Quantoom, DNA Script and EVA Pharma link up in renewed push to bring mRNA vaccine autonomy to Africa and beyond

While some of the initial zeal around localized vaccine production in Africa has waned since the height of the COVID-19 pandemic, efforts to bolster the continent’s immunization autonomy—especially around newer technologies like mRNA—continue to take shape.

To that end, Egypt's EVA Pharma, France’s DNA Script and Belgium’s Quantoom Biosciences on Wednesday unveiled a new collaboration to develop a “digital-to-biologics, end-to-end mRNA production platform." If successful, the platform could pitch in on the Africa CDC’s goal to boost local vaccine production to 60% of the region's demand by 2040, the partners said in a press release.

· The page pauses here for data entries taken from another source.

$ cat src/design/vfd_pkg.sv
// Package for the clock display refresh block: transfer types, codes,
// segment table and decimal digit split. No dependencies.
package vfd_pkg;

  typedef enum logic [1:0] {
    ACT_TICK = 2'd0,
    ACT_TIME = 2'd1,
    ACT_DATE = 2'd2,
    ACT_NONE = 2'd3
  } action_e;

  typedef enum logic [1:0] {
    CFG_DIM_SHIFT  = 2'd0,
    CFG_HOUR_MODE  = 2'd1,
    CFG_DATE_ORDER = 2'd2,
    CFG_UNUSED     = 2'd3
  } cfg_idx_e;

  typedef enum logic [1:0] {
    HM_24H    = 2'd0,
    HM_12H    = 2'd1,
    HM_12H_NZ = 2'd2,
    HM_12H_X  = 2'd3
  } hour_mode_e;

  typedef enum logic {
    ST_IDLE,
    ST_SHIFT
  } shf_state_e;

  localparam int unsigned REND_DIGITS = 6;
  localparam logic [7:0]  DOT_BIT     = 8'h01;
  localparam logic [4:0]  NOLZ_END    = 5'd22;
  localparam int unsigned CFG_W       = 3;

  typedef struct packed {
    logic [1:0] action;
    logic [4:0] hour;
    logic [5:0] minute;
    logic [5:0] second;
    logic [5:0] dot_mask;
    logic [4:0] day;
    logic [3:0] month;
    logic [6:0] year;
  } in_t;

  typedef struct packed {
    logic serial_bit;
    logic latch_now;
  } out_t;

  typedef struct packed {
    logic load;
    logic start;
    logic on;
  } shf_cmd_t;

  typedef struct packed {
    logic busy;
  } shf_status_t;

  typedef struct packed {
    logic [3:0] tens;
    logic [3:0] ones;
  } digits_t;

  typedef logic [REND_DIGITS-1:0][7:0] pattern_t;

  function automatic logic [7:0] seg_of(input logic [3:0] d);
    logic [7:0] s;
    case (d)
      4'd0:    s = 8'hFC;
      4'd1:    s = 8'h60;
      4'd2:    s = 8'hDA;
      4'd3:    s = 8'hF2;
      4'd4:    s = 8'h66;
      4'd5:    s = 8'hB6;
      4'd6:    s = 8'hBE;
      4'd7:    s = 8'hE0;
      4'd8:    s = 8'hFE;
      4'd9:    s = 8'hF6;
      default: s = 8'h00;
    endcase
    return s;
  endfunction

  // reciprocal multiply, exact for values below 128
  function automatic digits_t split10(input logic [6:0] v);
    logic [14:0] p;
    digits_t     r;
    p      = 15'(v) * 15'd205;
    r.tens = p[14:11];
    r.ones = 4'(v - 7'(r.tens) * 7'd10);
    return r;
  endfunction

endpackage

$ cat src/design/vfd_clock_display_refresh.sv
// Top level of the clock display refresh block: configuration, dim counter,
// input control. Depends on vfd_pkg, vfd_render, vfd_shifter.
//
//   channel  direction  handshake                payload
//   in       input      in_valid_i / in_stall_o  in_data_i  (in_t)
//   out      output     out_valid_o / out_stall_i out_data_o (out_t)
//   cfg      input      cfg_we_i                 cfg_idx_i, cfg_data_i
//
// Render transfers update the store. A tick makes 8*NUM_DIGITS output
// transfers, one bit per cycle while the output is not stalled, from the
// rotating store register; the input stalls meanwhile.
// Output stalls hold the current bit. Reset clears store, counters, registers.
module vfd_clock_display_refresh import vfd_pkg::*; #(
  parameter int unsigned NUM_DIGITS = 6
) (
  input  logic             clk_i,
  input  logic             rst_ni,
  input  logic             in_valid_i,
  output logic             in_stall_o,
  input  in_t              in_data_i,
  output logic             out_valid_o,
  input  logic             out_stall_i,
  output out_t             out_data_o,
  input  logic             cfg_we_i,
  input  logic [1:0]       cfg_idx_i,
  input  logic [CFG_W-1:0] cfg_data_i
);

  logic [2:0]  dim_shift_q;
  logic [1:0]  hour_mode_q;
  logic        date_order_q;
  logic [7:0]  dim_count_q, dim_count_d;
  logic [7:0]  dim_inc;
  logic        in_xfer;
  shf_cmd_t    cmd;
  shf_status_t status;
  pattern_t    pattern;

  assign in_stall_o = status.busy;
  assign in_xfer    = in_valid_i && !status.busy;

  always_comb begin
    cmd.load  = in_xfer && (in_data_i.action == ACT_TIME || in_data_i.action == ACT_DATE);
    cmd.start = in_xfer && (in_data_i.action == ACT_TICK);
    cmd.on    = (dim_count_q == 8'd0);
    dim_inc   = dim_count_q + 8'd1;
    dim_count_d = dim_count_q;
    if (cmd.start) begin
      dim_count_d = (dim_inc == (8'd1 << dim_shift_q)) ? 8'd0 : dim_inc;
    end
  end

  always_ff @(posedge clk_i or negedge rst_ni) begin
    if (!rst_ni) begin
      dim_shift_q  <= '0;
      hour_mode_q  <= '0;
      date_order_q <= 1'b0;
      dim_count_q  <= '0;
    end else begin
      dim_count_q <= dim_count_d;
      if (cfg_we_i) begin
        unique case (cfg_idx_i)
          CFG_DIM_SHIFT: begin
            dim_shift_q <= cfg_data_i[2:0];
            dim_count_q <= '0;
          end
          CFG_HOUR_MODE:  hour_mode_q  <= cfg_data_i[1:0];
          CFG_DATE_ORDER: date_order_q <= cfg_data_i[0];
          default: ;
        endcase
      end
    end
  end

  vfd_render u_render (
    .data_i      (in_data_i),
    .hour_mode_i (hour_mode_q),
    .date_order_i(date_order_q),
    .pattern_o   (pattern)
  );

  vfd_shifter #(
    .NUM_DIGITS(NUM_DIGITS)
  ) u_shifter (
    .clk_i      (clk_i),
    .rst_ni     (rst_ni),
    .cmd_i      (cmd),
    .pattern_i  (pattern),
    .out_stall_i(out_stall_i),
    .out_valid_o(out_valid_o),
    .out_data_o (out_data_o),
    .status_o   (status)
  );

`ifndef SYNTHESIS
  a_dim_hold_busy: assert property (@(posedge clk_i) disable iff (!rst_ni)
    (status.busy && !cfg_we_i) |=> $stable(dim_count_q))
    else $error("dim counter moved during refresh");
  a_dim_range: assert property (@(posedge clk_i) disable iff (!rst_ni)
    $past(cmd.start) |-> (dim_count_q < (8'd1 << dim_shift_q) || dim_shift_q == 3'd0))
    else $error("dim counter beyond its period");
  a_tick_busy: assert property (@(posedge clk_i) disable iff (!rst_ni)
    cmd.start |=> status.busy)
    else $error("tick did not start a refresh");
`endif

endmodule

The partners hope their platform will tackle both nucleic-acid-based vaccines and therapeutics, including those that leverage messenger RNA (mRNA) and self-amplifying RNA (saRNA) technologies. The overall goal of the project is to enable rapid responses to infectious disease outbreaks and bolster routine immunizations, both in humans and animals.

Apart from manufacturing, the partners said they also plan to develop next-generation saRNA-based vaccines for both human and animal health.

Under the partners’ current strategy, the production platform will wed DNA Script’s enzymatic DNA synthesis technologies with Quantoom’s proprietary tech for mRNA synthesis and formulation. Meanwhile, EVA Pharma will lend its vaccine development know-how plus its sterile manufacturing and marketing capabilities.

Should the collaboration bear fruit, the partners aim to be able to produce 100 million doses of RNA-based vaccines each year.

Apart from the Africa CDC’s 60% local vaccine production target, the collaboration is also expected to chip in toward Egypt’s goal to manufacture 385 million vaccine doses annually by 2030, according to Wednesday’s release.

As concerns around vaccine equity came to the fore during the COVID-19 pandemic, health organizations and individual companies alike stepped up with plans to bring production autonomy to Africa. Ultimately, some of those efforts have fared better than others.

Back in 2023, the World Health Organization opened an mRNA vaccine hub in Cape Town, South Africa, tapping local biotech Afrigen Biologics for a pilot project focused on making a homegrown mRNA vaccine using the publicly available sequence of Moderna’s shot Spikevax.

Meanwhile, BioNTech, which opened a Rwandan mRNA vaccine plant in the country’s capital of Kigali in late 2023, said last year that it planned to expand the site with help from the Coalition for Epidemic Preparedness Innovations (CEPI). As with the team-up unveiled this week, BioNTech and the CEPI said last May that their goal with the expansion is to create an end-to-end vaccine ecosystem in Africa.

Similar efforts by U.S.-based mRNA specialist Moderna have struggled to take off, however, with the company announcing last April that it had paused plans to build a $500 million production plant in Kenya. At the time, Moderna noted that it hadn’t received any vaccine orders from Africa since 2022 and that cancellations of previous orders had amounted to more than $1 billion in losses and write-downs. 

Elsewhere, Quantoom in early December struck a similar partnership with the Oswaldo Cruz Foundation (Fiocruz) and Univercells to expand production of mRNA vaccines and drugs in Brazil and beyond. The partners plan to build out a commercial facility in Brazil that will integrate the same Quantoom tech involved in this week's deal.